In 2013, baker Steve Mee from the Scenic Southern Cross Hotel recreated the station in gingerbread. It was 1.5m long and entirely edible, being constructed of gingerbread, icing and chocolate.

In 2020 the railway station was used for filming scenes for the movie The Power of the Dog, for which Jane Campion won the Academy Award for Best Director.

==Anzac Square and Anzac Avenue==

Anzac "Square" is the triangular green area marked (6). The black line is the railway.

Immediately outside the station is Anzac Square, which, despite its name, is roughly triangular in shape, and was extensively remodelled and extended in the 1990s to create a formal knot garden. Directly across the square is Lower Stuart Street, which leads to the city's centre, The Octagon, from where the station is clearly visible as a major landmark. The station thus forms a terminating vista for Lower Stuart Street.

The square is at the southern end of Anzac Avenue, a kilometre-long tree-lined street running roughly parallel to the railway, which leads to Logan Park. The central part of Anzac Avenue is part of State Highway 88, which links the central city with its port facilities at Port Chalmers, and was the southern end until 2011 when construction of the Forsyth Barr Stadium at University Plaza required re-routing of part of the highway.

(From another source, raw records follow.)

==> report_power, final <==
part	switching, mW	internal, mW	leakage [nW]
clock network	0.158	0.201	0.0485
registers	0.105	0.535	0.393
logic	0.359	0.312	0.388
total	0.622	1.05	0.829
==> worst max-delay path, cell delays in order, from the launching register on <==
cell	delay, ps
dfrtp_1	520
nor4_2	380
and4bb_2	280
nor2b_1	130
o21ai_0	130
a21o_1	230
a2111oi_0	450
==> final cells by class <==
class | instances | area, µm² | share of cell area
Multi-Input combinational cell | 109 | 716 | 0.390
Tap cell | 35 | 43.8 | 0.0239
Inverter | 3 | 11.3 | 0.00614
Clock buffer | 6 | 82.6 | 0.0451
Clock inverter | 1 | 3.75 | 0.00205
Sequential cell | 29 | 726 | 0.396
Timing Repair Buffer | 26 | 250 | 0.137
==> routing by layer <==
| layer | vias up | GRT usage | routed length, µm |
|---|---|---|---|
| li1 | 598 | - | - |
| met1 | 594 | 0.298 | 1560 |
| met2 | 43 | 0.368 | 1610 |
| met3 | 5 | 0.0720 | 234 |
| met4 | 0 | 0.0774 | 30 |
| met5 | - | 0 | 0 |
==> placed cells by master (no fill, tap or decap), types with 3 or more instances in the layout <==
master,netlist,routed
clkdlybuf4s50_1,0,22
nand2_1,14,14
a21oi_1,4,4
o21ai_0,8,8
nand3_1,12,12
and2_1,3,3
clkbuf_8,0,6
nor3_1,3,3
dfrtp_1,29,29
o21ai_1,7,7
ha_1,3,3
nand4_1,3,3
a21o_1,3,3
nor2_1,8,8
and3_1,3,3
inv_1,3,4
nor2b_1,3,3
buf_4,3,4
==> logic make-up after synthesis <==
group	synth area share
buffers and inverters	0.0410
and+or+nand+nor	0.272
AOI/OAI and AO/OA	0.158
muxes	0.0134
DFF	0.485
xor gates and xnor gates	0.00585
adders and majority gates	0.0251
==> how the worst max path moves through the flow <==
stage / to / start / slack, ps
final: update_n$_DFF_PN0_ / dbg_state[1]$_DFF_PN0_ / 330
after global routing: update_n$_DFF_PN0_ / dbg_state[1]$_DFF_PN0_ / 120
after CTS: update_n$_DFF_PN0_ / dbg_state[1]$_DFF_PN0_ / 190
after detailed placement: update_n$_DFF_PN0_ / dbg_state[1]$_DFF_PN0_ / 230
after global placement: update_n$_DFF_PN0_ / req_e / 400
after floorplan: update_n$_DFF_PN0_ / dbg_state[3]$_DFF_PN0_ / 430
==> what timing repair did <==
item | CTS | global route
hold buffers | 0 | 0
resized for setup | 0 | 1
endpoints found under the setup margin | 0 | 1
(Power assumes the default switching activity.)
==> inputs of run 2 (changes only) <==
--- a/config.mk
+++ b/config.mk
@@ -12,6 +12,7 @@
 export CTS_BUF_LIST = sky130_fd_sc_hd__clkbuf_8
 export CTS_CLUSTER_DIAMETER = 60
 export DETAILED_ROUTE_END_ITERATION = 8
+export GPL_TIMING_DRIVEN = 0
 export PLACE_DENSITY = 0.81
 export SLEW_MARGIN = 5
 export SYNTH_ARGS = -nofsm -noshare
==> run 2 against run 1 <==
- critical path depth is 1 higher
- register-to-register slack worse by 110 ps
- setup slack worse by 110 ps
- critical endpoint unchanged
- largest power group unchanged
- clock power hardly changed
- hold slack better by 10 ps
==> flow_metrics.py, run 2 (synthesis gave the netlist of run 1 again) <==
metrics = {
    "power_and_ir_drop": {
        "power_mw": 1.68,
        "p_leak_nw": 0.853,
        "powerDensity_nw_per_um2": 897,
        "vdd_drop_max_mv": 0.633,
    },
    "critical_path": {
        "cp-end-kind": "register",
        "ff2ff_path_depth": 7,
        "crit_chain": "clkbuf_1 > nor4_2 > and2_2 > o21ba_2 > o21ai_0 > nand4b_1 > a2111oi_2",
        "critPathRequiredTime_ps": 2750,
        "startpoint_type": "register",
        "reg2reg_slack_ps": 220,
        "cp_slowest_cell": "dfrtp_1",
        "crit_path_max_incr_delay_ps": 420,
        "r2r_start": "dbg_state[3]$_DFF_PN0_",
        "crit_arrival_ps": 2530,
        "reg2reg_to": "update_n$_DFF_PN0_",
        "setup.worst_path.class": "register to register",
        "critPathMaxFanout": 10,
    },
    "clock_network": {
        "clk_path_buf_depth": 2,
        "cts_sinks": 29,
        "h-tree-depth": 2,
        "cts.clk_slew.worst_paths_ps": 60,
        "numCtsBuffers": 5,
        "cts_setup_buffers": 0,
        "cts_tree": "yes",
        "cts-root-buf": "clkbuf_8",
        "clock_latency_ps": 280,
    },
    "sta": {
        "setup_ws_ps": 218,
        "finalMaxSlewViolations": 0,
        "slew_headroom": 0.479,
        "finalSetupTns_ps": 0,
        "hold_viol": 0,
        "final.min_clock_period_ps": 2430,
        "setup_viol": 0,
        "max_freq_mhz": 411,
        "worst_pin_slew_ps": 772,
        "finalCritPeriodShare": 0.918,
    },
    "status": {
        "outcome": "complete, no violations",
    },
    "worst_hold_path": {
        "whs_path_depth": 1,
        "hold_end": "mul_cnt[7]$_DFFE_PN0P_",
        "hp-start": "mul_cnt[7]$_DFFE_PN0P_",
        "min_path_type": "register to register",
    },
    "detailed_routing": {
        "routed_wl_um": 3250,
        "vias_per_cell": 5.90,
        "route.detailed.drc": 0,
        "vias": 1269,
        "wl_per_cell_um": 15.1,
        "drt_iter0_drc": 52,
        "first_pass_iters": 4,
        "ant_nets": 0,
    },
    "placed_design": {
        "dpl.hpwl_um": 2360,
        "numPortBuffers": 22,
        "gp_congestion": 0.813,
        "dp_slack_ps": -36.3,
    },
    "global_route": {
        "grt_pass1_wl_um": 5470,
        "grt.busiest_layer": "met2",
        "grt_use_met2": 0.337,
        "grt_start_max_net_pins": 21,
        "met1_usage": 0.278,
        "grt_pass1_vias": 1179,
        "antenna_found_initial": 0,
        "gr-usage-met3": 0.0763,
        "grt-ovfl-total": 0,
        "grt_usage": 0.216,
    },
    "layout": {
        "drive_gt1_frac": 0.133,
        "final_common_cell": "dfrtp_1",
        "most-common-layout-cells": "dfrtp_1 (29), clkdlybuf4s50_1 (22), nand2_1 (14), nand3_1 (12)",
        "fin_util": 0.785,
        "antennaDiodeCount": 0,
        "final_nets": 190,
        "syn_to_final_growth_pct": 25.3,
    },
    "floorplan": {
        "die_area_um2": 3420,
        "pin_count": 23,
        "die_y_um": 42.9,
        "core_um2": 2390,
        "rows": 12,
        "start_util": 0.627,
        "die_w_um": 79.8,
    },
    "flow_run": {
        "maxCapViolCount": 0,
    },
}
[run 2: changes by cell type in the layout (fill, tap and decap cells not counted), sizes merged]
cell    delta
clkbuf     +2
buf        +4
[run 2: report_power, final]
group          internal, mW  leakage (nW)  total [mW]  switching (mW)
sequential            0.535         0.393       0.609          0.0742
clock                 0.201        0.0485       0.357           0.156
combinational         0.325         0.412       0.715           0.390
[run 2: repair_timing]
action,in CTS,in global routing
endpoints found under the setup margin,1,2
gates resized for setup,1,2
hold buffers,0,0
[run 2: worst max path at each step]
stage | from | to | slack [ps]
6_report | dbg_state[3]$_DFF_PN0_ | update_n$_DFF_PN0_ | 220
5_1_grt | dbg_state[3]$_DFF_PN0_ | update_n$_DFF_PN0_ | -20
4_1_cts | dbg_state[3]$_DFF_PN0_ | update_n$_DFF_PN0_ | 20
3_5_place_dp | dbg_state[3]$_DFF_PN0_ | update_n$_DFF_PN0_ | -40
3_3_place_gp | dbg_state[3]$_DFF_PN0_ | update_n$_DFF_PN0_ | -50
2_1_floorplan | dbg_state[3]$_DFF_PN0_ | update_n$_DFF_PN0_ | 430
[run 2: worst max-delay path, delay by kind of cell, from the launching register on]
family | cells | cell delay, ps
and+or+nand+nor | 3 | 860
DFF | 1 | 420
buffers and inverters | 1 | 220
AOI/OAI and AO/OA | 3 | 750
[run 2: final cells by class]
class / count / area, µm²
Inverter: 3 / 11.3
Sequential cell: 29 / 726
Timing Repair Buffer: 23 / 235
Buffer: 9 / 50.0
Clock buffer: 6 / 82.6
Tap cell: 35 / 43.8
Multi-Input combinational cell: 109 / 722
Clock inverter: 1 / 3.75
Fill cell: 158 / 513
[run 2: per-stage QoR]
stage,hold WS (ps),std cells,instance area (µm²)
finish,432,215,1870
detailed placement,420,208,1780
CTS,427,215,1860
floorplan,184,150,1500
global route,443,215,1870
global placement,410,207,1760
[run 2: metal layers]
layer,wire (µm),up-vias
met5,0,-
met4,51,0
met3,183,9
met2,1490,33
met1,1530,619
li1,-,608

Logan Park was the site of the 1925 New Zealand and South Seas Exhibition, and the avenue and square were named to commemorate the Australian and New Zealand Army Corps, the "ANZACs", who were New Zealand's main military force during the First World War. After the refurbishment of the square, a large plaque dedicated to New Zealand's Victoria Cross recipients was relocated to its northern end, close to the start of Anzac Avenue. This has since been relocated again, and now stands close to the city's main war memorial, the Dunedin Cenotaph in Queen's Gardens, 400 metres to the south.

==Transport services==
The station was served by daily sightseeing trains to Middlemarch or Pukerangi via the Taieri Gorge, and to Palmerston.